Orléanistisch systeem/regime
Theoretisch concept dat staat voor een monarchistische stroming in Frankrijk die de 19de E ontstond met een Streven naar een koninkrijk onder gezag van het huis van Orléans en realiteit werd in de juli-monarchie onder Lodewijk-Filips.
Restauratie (in de Franse geschiedenis)
Periode in de Franse geschiedenis van 1814/15 tot 1848. Hierbij werd de monarchie terug gerestaureerd en lag de soevereiniteit terug bij de vorst, maar de vorst hield wel rekening let de verworven vrijheden van het volk uit de Franse Revolutie. De term restauratie is hierbij misleidend.
Legitimisten (Franse geschiedenis, 19de eeuw)
De legitimisten waren aanhangers van het huis Bourbon. Deze groep bestond voornamelijk uit oude aristocratisch gezinde adel die baat hadden bij het vorstelijk absolutisme.
Orléanisten (Franse geschiedenis, 19de eeuw)
De Orléanisten vormden een rechtse Franse partij die gevormd was tijdens de Franse revolutie. Ze beheersten Frankrijk gedurende de juli-monarchie onder het hoofd van Lodewijk Filips. 1 van de belangrijkste orléanisten was de premier François Guizot. Ze waren tevens aanhangers van het huis Orléans.
Droits barrières
Rechten die een beschermingsschans oprichten tegen de staatsmacht. Bescherming tegen inmenging van de staat. Deze rechten werden opgenomen in de 1ste Déclaration des droits des gens er des citoyens van 1791 die voorafging aan de Constitutie van 24 juni 1793.
Libertés concrètes
Vrijheden die de burger in staat stellen om bepaalde prestaties van de overheid af te dwingen. Concrete vrijheden. Bijvoorbeeld: recht op werk en bijstand en recht op opvoeding. Deze rechten weden ook opgenomen in de Déclaration des droits des gens et des citoyens van 1791.
Cohabitation
Verkozen president en verkozen meerderheid in Parlement komen uit verschillende kampen. Een situatie die kan optreden wanneer kiezers in de parlementsverkiezingen de meerderheid geven aan een andere partij dan die van de president, en de regering wordt samengesteld p basis van deze parlementaire meerderheid. Bv. in de vijfde Republiek
Wantrouwensmotie (parlementair systeem)
Dit is een middel dat het parlement (WM) kan gebruiken om de afkeuring te uiten tegenover de regering (UM) en om die regering eventueel te ontbinden.
In de 5de Republiek wordt dit beperkt: in de constitutie wordt een waarborg opgenomen om de afhankelijkheid van de UM tov de WM te beperken -> een kabinet of bewindspersoon van de UM heeft het vertrouwen tot het tegendeel is bewezen.

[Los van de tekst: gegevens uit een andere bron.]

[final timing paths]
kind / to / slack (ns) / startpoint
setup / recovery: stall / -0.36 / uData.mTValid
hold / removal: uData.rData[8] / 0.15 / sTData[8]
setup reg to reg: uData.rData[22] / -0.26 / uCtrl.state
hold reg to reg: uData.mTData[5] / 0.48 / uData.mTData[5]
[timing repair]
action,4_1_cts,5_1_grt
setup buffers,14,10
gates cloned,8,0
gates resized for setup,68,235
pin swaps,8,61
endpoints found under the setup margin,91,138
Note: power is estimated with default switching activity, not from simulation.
## src/rtl/txg_pkg.sv

```systemverilog
package txg_pkg;

  function automatic int cnt_w(input int limit);
    return (limit < 2) ? 1 : $clog2(limit + 1);
  endfunction

  function automatic int unsigned sat_next(input int unsigned cur, input int unsigned top);
    return (cur >= top) ? top : cur + 1;
  endfunction

  function automatic logic reached(input int unsigned cur, input int unsigned limit);
    return (cur + 1) >= limit;
  endfunction

endpackage

```

## src/rtl/txg_sync.sv

```systemverilog
module txg_sync #(
  parameter int WIDTH  = 2,
  parameter int STAGES = 2
) (
  input  logic             clk,
  input  logic             rst_n,
  input  logic [WIDTH-1:0] d_i,
  output logic [WIDTH-1:0] q_o
);
  genvar g;
  generate
    for (g = 0; g < WIDTH; g++) begin : g_bit
      logic [STAGES-1:0] chain_q;
      always_ff @(posedge clk or negedge rst_n) begin
        if (!rst_n) chain_q <= '1;
        else if (STAGES == 1) chain_q <= d_i[g];
        else chain_q <= {chain_q[STAGES-2:0], d_i[g]};
      end
      assign q_o[g] = chain_q[STAGES-1];
    end
  endgenerate
endmodule

```

## src/rtl/txg_timer.sv

```systemverilog
module txg_timer
  import txg_pkg::*;
#(
  parameter int LIMIT = 4,
  parameter bit HOLD  = 1'b0
) (
  input  logic clk,
  input  logic rst_n,
  input  logic clr_i,
  input  logic run_i,
  output logic done_o
);
  localparam int W = cnt_w(LIMIT);
  localparam int unsigned TOP = LIMIT;

  logic [W-1:0] cnt_q;
  logic [W-1:0] cnt_d;

  always_comb begin
    if (clr_i) cnt_d = '0;
    else if (run_i) cnt_d = W'(sat_next(int'(cnt_q), TOP));
    else if (HOLD) cnt_d = cnt_q;
    else cnt_d = '0;
  end

  always_ff @(posedge clk or negedge rst_n) begin
    if (!rst_n) cnt_q <= '0;
    else cnt_q <= cnt_d;
  end

  assign done_o = run_i && !clr_i && reached(int'(cnt_q), TOP);
endmodule

```

## src/rtl/txg_ctrl.sv

```systemverilog
module txg_ctrl (
  input  logic clk,
  input  logic rst_n,
  input  logic hold_i,
  input  logic bc_trip_i,
  input  logic low_trip_i,
  input  logic ena_done_i,
  output logic en_o
);
  typedef enum logic {ST_OFF = 1'b0, ST_ON = 1'b1} st_e;
  st_e st_q, st_d;

  always_comb begin
    st_d = st_q;
    if (!hold_i) begin
      case (st_q)
        ST_ON:  if (bc_trip_i || low_trip_i) st_d = ST_OFF;
        ST_OFF: if (ena_done_i) st_d = ST_ON;
        default: st_d = ST_OFF;
      endcase
    end
  end

  always_ff @(posedge clk or negedge rst_n) begin
    if (!rst_n) st_q <= ST_OFF;
    else st_q <= st_d;
  end

  assign en_o = (st_q == ST_ON);
endmodule

```

## src/rtl/txguard_top.sv

```systemverilog
module txguard_top #(
  parameter int BC_CYC      = 4,
  parameter int ENA_CYC     = 6,
  parameter int LOW_CYC     = 9,
  parameter int REC_CYC     = 3,
  parameter int SYNC_STAGES = 2
) (
  input  logic clk,
  input  logic rst_n,
  input  logic txd_i,
  input  logic bus_i,
  input  logic ovr_active_i,
  input  logic ovr_level_i,
  output logic tx_en_o,
  output logic drv_o,
  output logic rx_o,
  output logic stat_o,
  output logic stat_oe_o
);
  localparam int NSIG = 2;

  logic [NSIG-1:0] sync_q;
  logic txd_s, bus_s, txd_d;
  logic fall_ev, armed_q;
  logic checks_on, en_q;
  logic mism_run, low_run, hi_run, ena_run, low_clr;
  logic bc_trip, low_trip, rec_done, ena_done;

  txg_sync #(.WIDTH(NSIG), .STAGES(SYNC_STAGES)) u_sync (
    .clk(clk), .rst_n(rst_n), .d_i({bus_i, txd_i}), .q_o(sync_q)
  );
  assign txd_s = sync_q[0];
  assign bus_s = sync_q[1];

  always_ff @(posedge clk or negedge rst_n) begin
    if (!rst_n) txd_d <= 1'b1;
    else txd_d <= txd_s;
  end
  assign fall_ev   = txd_d && !txd_s;
  assign checks_on = !ovr_active_i;

  // bit-compare: consecutive mismatch while enabled
  assign mism_run = checks_on && en_q && (txd_s != bus_s);
  txg_timer #(.LIMIT(BC_CYC), .HOLD(1'b0)) u_bc (
    .clk(clk), .rst_n(rst_n), .clr_i(1'b0), .run_i(mism_run), .done_o(bc_trip)
  );

  // recovery pulse: consecutive high on txd
  assign hi_run = checks_on && txd_s;
  txg_timer #(.LIMIT(REC_CYC), .HOLD(1'b0)) u_rec (
    .clk(clk), .rst_n(rst_n), .clr_i(1'b0), .run_i(hi_run), .done_o(rec_done)
  );

  // constant-low: accumulates low time after a falling edge
  assign low_clr = !checks_on || !en_q || rec_done;
  always_ff @(posedge clk or negedge rst_n) begin
    if (!rst_n) armed_q <= 1'b0;
    else if (low_clr) armed_q <= 1'b0;
    else if (fall_ev) armed_q <= 1'b1;
  end
  assign low_run = checks_on && en_q && !txd_s && (armed_q || fall_ev);
  txg_timer #(.LIMIT(LOW_CYC), .HOLD(1'b1)) u_low (
    .clk(clk), .rst_n(rst_n), .clr_i(low_clr), .run_i(low_run), .done_o(low_trip)
  );

  // re-enable: both high while disabled
  assign ena_run = checks_on && !en_q && txd_s && bus_s;
  txg_timer #(.LIMIT(ENA_CYC), .HOLD(1'b0)) u_ena (
    .clk(clk), .rst_n(rst_n), .clr_i(1'b0), .run_i(ena_run), .done_o(ena_done)
  );

  txg_ctrl u_ctrl (
    .clk(clk), .rst_n(rst_n), .hold_i(ovr_active_i),
    .bc_trip_i(bc_trip), .low_trip_i(low_trip), .ena_done_i(ena_done),
    .en_o(en_q)
  );

  assign tx_en_o   = ovr_active_i ? !ovr_level_i : en_q;
  assign drv_o     = tx_en_o && !txd_s;
  assign rx_o      = bus_s;
  assign stat_o    = !en_q;
  assign stat_oe_o = !ovr_active_i;
endmodule

```

## config.mk

```make
export PLATFORM = sky130hd
export DESIGN_NAME = txguard_top
export DESIGN_NICKNAME = d
export VERILOG_FILES = /design/src/rtl/txg_pkg.sv /design/src/rtl/txg_sync.sv /design/src/rtl/txg_timer.sv /design/src/rtl/txg_ctrl.sv /design/src/rtl/txguard_top.sv
export SDC_FILE = /design/constraint.sdc
export NUM_CORES = 1
export LEC_CHECK = 0
export ABC_CLOCK_PERIOD_IN_PS = 2000
export BUFFER_PORTS_ARGS = -buffer_cell sky130_fd_sc_hd__buf_2
export CORE_AREA = 2 2 44 46
export CTS_CLUSTER_DIAMETER = 80
export DETAILED_ROUTE_END_ITERATION = 8
export DIE_AREA = 0 0 46 48
export PLACE_DENSITY = 0.8
export SETUP_SLACK_MARGIN = 0.5
export SYNTH_ARGS = -nofsm -noshare
export SYNTH_HDL_FRONTEND = slang
export SYNTH_SLANG_ARGS = --single-unit
```

## constraint.sdc

```tcl
create_clock -name clk -period 2 [get_ports clk]
set_clock_uncertainty 0.15 [all_clocks]
set_input_delay 0.1 -clock clk [delete_from_list [all_inputs] [get_ports clk]]
set_output_delay 0.1 -clock clk [all_outputs]
set_load 0.005 [all_outputs]
```

==> metrics.md <==
| Metric | Value |
|---|---|
| Status | completed |
| CP Capture Type | flop |
| XOR/XNOR Fraction of Synth Area | 0.00950 |
| Clock Latency Late Sink | 300 ps |
| Diodes inserted | 0 |
| Vias per std cell | between 5 and 6 |
| Initial antenna violation count | 0 |
| CP startpoint kind | flop |
| Final wirelength | 2040 um |
| Root buffer cell | clkbuf_4 |
| Die W | about 46 um |
| Largest family of logic cells by synthesized area | simple AND/OR/NAND/NOR gates |
| Busiest grt layer | met2 |
| CTS buffer count | 3 |
| FF-to-FF Start | txd_d |
| Period utilisation layout | 0.851 |
| Total GRT Usage | 0.207 |
| Post-synthesis net count | ~100 |
| Max-cap violations | 0 |
| Synth-to-Final Area Change | 30.9% |
| Drt pass-1 iters | 4 |
| M1 GR Usage | 0.266 |
| Critical-path top delay cell | dfstp_2 |
| Synth Area in Simple Gates | 0.175 |
| Residual DRC | 0 |
| Core Area | around 1700 um^2 |
| Worst-path cell chain | nor2_1, or3_4, and3_4, a221o_1 |
| Layout cells sized above 1 | 0.360 |
| Arrival @ worst endpoint | about 1800 ps |
| DP Cell Count | 114 |
| Fin nets | approximately 130 |
| Post-Synth Adder-Cell Area | 0.109 |
| Final worst setup slack | ~300 ps |
| Worst Path Max Fanout | 5 |
| Compound-cell area share of the yosys netlist | 0.148 |
| Syn avg cell area | 10.6 um^2 |
| Synth area leader | dfrtp_1 |
| Synth top area cells | dfrtp_1, dfstp_2, ha_1, a21oi_1, inv_1 |
| Max VDD drop | roughly 500 uV |
| Num rows | 15 |
| Commonest non-fill, non-tap cells in the layout | dfrtp_1, buf_2, nor2_1, buf_4, inv_1 |
| Critical path type | reg -> reg |
| Syn Inst Count | a little under 90 |
| Post-synthesis mux area share | 0 |
| Mapped Area | 922 um^2 |
| PortBufs | 10 |
| Die Ht | between 40 and 50 um |
| Clock sinks | 19 |
| Placement-stage cell area | just under 1000 um^2 |
| Synth warnings | 0 |
| Non-Filler Instances | 131 |
| Post-DRT Antenna Nets | 0 |
| Die area | around 2200 um^2 |
| Final instance area | 1210 um^2 |
| Cell family with most CP delay | simple AND/OR/NAND/NOR gates |
| Sequential share of the synthesized area | 0.522 |
| WP buf/inv | 0 |
| Commonest non-fill, non-tap cell in the layout | dfrtp_1 |
| Tmin final | around 1700 ps |
| Yosys cell types | 29 |
| GPL Wtd Cong | 0.737 |
| Leak Pwr | between 0.0005 and 0.0006 uW |
| DP HPWL | between 1000 and 1500 um |
| Pre-CTS setup slack | ~260 ps |
| Maximum number of pins on one net before global-route repair | 20 |
| Clock buffer depth | 2 |
| Total I/O pin count | 11 |
| Initial Util | 0.546 |
| GRT overflow | 0 |
| Hold Crit Start | ovr_active_i |
| Vias in the first global route | ~690 |
| Req. time, crit path | just over 2000 ps |
| #FFs+latches synth | 19 |
| Post-synth top area share | 0.380 |
| CTS clock-pin slew for the worst setup and hold paths | 100 ps |
| RSZ-0062 raised after global routing | true |
| Worst Tran Pin Value | 408 ps |
| Global Route met3 Usage | 0.0226 |
| WL/cell | 15.6 um |
| Critical Path Start | txd_d |
| FMAX | just under 600 MHz |
| Power per standard cell area | about 530 nW/um^2 |
| DR iter-0 viols | 19 |
| H-tree depth | 1 |
| Setup violators final | 0 |
| Met2 Usage GRT | 0.347 |
| CTS tree | yes |
| Max_slew headroom | 0.728 |
| Final TNS setup | 0 ps |
| Worst Hold Class | in -> reg |
| Via count | 730 |
| CP peak stage delay | approximately 540 ps |
| Slew Limit Fails | 0 |
| Global-route wire length before repair | 3090 um |
| Final hold violation count | 0 |
==> per-stage QoR <==
| step | hold slack (ps) | total power (uW) | util |
|---|---|---|---|
| final | 73.1 | 638 | 0.715 |
| after global routing | 101 | 659 | 0.715 |
| after CTS | 47.0 | 637 | 0.680 |
| after detailed placement | -98.6 | 440 | 0.588 |
| after global placement | -101 | 439 | 0.588 |
| after floorplan | -346 | 421 | - |
==> tightest hold or removal path, delay by kind of cell <==
kind,cells,cell delay [ps]
buffers and inverters,2,180
and+or+nand+nor,1,160
AOI/OAI and AO/OA,1,60
==> path summary, 6_finish.rpt <==
path	endpoint	slack [ps]	cells after the start
min in group asynchronous	u_ena.cnt_q[2]	100	2
setup / recovery	u_low.cnt_q[2]	300	4
hold / removal	u_ena.cnt_q[1]	70	4
max in group asynchronous	txd_d	1280	2
setup reg to reg	u_low.cnt_q[2]	300	4
hold reg to reg	u_sync.g_bit[1].chain_q[1]	210	0
==> routing by layer <==
metal / vias to the layer above / routed length, um
met3: 4 / 84
met4: 0 / 36
met5: - / 0
met2: 24 / 1020
met1: 347 / 897
li1: 355 / -
==> cells in the mapped netlist, drive strengths merged <==
library cell,count
nand2b,2
nand3,2
and2b,2
a2111oi,1
o21a,1
o31ai,1
a21oi,7
nand4,1
nor3,2
dfrtp,14
nor2b,2
nor3b,2
inv,9
o2bb2ai,1
a31oi,2
nand2,6
dfstp,5
a221o,1
o21ai,2
a2bb2oi,1
ha,8
and3,1
or3,1
nor2,9
o32ai,1
a311o,1
a22o,1
xor2,1
==> what timing repair did <==
action | CTS | global route
endpoints found under the hold margin | 24 | 0
hold buffers | 5 | 0
buffers inserted | 5 | 3
gates cloned | 0 | 0
resized for setup | 9 | 7
pin swaps | 8 | 6
endpoints found under the setup margin | 3 | 6
==> final cells by class <==
cell class / instances / area [um^2]
clock inverter: 1 / 5.00
sequential: 19 / 482
inverter: 9 / 33.8
multi-input combinational: 59 / 480
tap: 17 / 21.3
timing repair buffer: 23 / 163
fill: 106 / 482
clock buffer: 3 / 22.5
==> power by group <==
group,internal (uW),switching (uW),total (uW)
sequential,396,6.64,403
clock,74.8,121,196
combinational,18.1,20.4,38.4
==> flip-flops by register name, summed over array words and instances (netlist names) <==
register	flops
u_ctrl.en_o	1
u_ena.cnt_q	3
u_sync.g_bit.chain_q	4
u_rec.cnt_q	2
txd_d	1
u_bc.cnt_q	3
armed_q	1
u_low.cnt_q	4
==> kinds of logic (layout without fill, tap and decap cells) <==
| group | Yosys count | count (layout) |
|---|---|---|
| compound gates | 20 | 20 |
| xor+xnor | 1 | 1 |
| fa+ha+maj | 8 | 8 |
| buf+inv | 9 | 36 |
| flops | 19 | 19 |
| simple gates | 30 | 30 |
No activity file was read; power rests on OpenSTA's default activity.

Met dit systeem kan men de regering tot val brengen. De motie kan pas ingediend worden als 1/10 van de volksvertegenwoordigers voor is en met absolute meerderheid van de kamer wordt goedgekeurd. De stemming kan pas gebeuren 48u na de indiening van de motie.
Vertrouwensvraag (parlementair systeem)
De regering kan een vraag stellen aan het parlement om te weten of ze nog het vertrouwen van het parlement heeft. Als de kamer negatief antwoordt is de regering automatisch ontslagnemend. Vanaf de 5de republiek werden hieraan ook beperkingen gesteld.